*** Block opens ***

[config.mk]
export PLATFORM = sky130hd
export DESIGN_NAME = ppt_port
export DESIGN_NICKNAME = d
export VERILOG_FILES = /design/src/ppt_pkg.sv /design/src/ppt_port.sv
export VERILOG_INCLUDE_DIRS = /design/src
export SDC_FILE = /design/constraint.sdc
export NUM_CORES = 1
export LEC_CHECK = 0
export BUFFER_PORTS_ARGS = -buffer_cell sky130_fd_sc_hd__buf_2
export CAP_MARGIN = 20
export CORE_AREA = 2 2 101 103
export CTS_BUF_LIST = sky130_fd_sc_hd__clkbuf_8
export CTS_CLUSTER_DIAMETER = 80
export DETAILED_ROUTE_END_ITERATION = 10
export DIE_AREA = 0 0 103 105
export PLACE_DENSITY_LB_ADDON = 0.08
export SLEW_MARGIN = 20
export SYNTH_ARGS = -nofsm -noshare
export SYNTH_HDL_FRONTEND = slang
export SYNTH_SLANG_ARGS = --single-unit
[constraint.sdc]
create_clock -name clk_i -period 5.15 [get_ports clk_i]
set_clock_uncertainty 0.05 [all_clocks]
set_input_delay 0.515 -clock clk_i [delete_from_list [all_inputs] [get_ports clk_i]]
set_output_delay 0.515 -clock clk_i [all_outputs]
set_load 0.03 [all_outputs]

*** Block closes ***

**Task objective**. Every record should be repeated exactly; please leave none out.

**Result of this exercise**.
[config.mk]
export PLATFORM = sky130hd
export DESIGN_NAME = ppt_port
export DESIGN_NICKNAME = d
export VERILOG_FILES = /design/src/ppt_pkg.sv /design/src/ppt_port.sv
export VERILOG_INCLUDE_DIRS = /design/src
export SDC_FILE = /design/constraint.sdc
export NUM_CORES = 1
export LEC_CHECK = 0
export BUFFER_PORTS_ARGS = -buffer_cell sky130_fd_sc_hd__buf_2
export CAP_MARGIN = 20
export CORE_AREA = 2 2 101 103
export CTS_BUF_LIST = sky130_fd_sc_hd__clkbuf_8
export CTS_CLUSTER_DIAMETER = 80
export DETAILED_ROUTE_END_ITERATION = 10
export DIE_AREA = 0 0 103 105
export PLACE_DENSITY_LB_ADDON = 0.08
export SLEW_MARGIN = 20
export SYNTH_ARGS = -nofsm -noshare
export SYNTH_HDL_FRONTEND = slang
export SYNTH_SLANG_ARGS = --single-unit
[constraint.sdc]
create_clock -name clk_i -period 5.15 [get_ports clk_i]
set_clock_uncertainty 0.05 [all_clocks]
set_input_delay 0.515 -clock clk_i [delete_from_list [all_inputs] [get_ports clk_i]]
set_output_delay 0.515 -clock clk_i [all_outputs]
set_load 0.03 [all_outputs]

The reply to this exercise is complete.